XHPE-FM
- Torreón, Coahuila; Mexico;
- Broadcast area: Comarca Lagunera
- Frequency: 97.1 FM
- Branding: La Mejor/Estéreo Gallito

Programming
- Format: Grupera
- Affiliations: MVS Radio

Ownership
- Owner: GREM (Grupo Radio Estéreo Mayran); (D.L.R. Radio, S.A. de C.V.);
- Sister stations: XHTC-FM, XHMP-FM

History
- First air date: December 15, 1975

Technical information
- Licensing authority: CRT
- Class: C1
- ERP: 20 kW
- HAAT: 400.2 m (1,313 ft)
- Transmitter coordinates: 25°32′18″N 103°27′37″W﻿ / ﻿25.53833°N 103.46028°W

Links
- Website: www.lamejor.gremradio.com.mx

= XHPE-FM =

Radio station in Torreón, Coahuila

XHPE-FM is a radio station on 97.1 FM in Torreón, Coahuila.
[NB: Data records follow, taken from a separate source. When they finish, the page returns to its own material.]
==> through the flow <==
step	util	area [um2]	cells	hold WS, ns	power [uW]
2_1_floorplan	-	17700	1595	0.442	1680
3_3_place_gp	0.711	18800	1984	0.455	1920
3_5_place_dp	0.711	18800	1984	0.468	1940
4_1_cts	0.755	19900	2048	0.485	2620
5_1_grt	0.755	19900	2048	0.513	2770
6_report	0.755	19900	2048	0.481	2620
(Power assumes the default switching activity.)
The station is owned by GREM and carries the La Mejor format from MVS Radio.

==History==
XHPE received its concession on December 8, 1975 and formally signed on a week later. It was owned by Alonso Gómez Aguirre and was the first FM radio station in the Laguna region.

The concessionaire name, D.L.R. Radio, refers to Luis de la Rosa, one of the owners of GREM.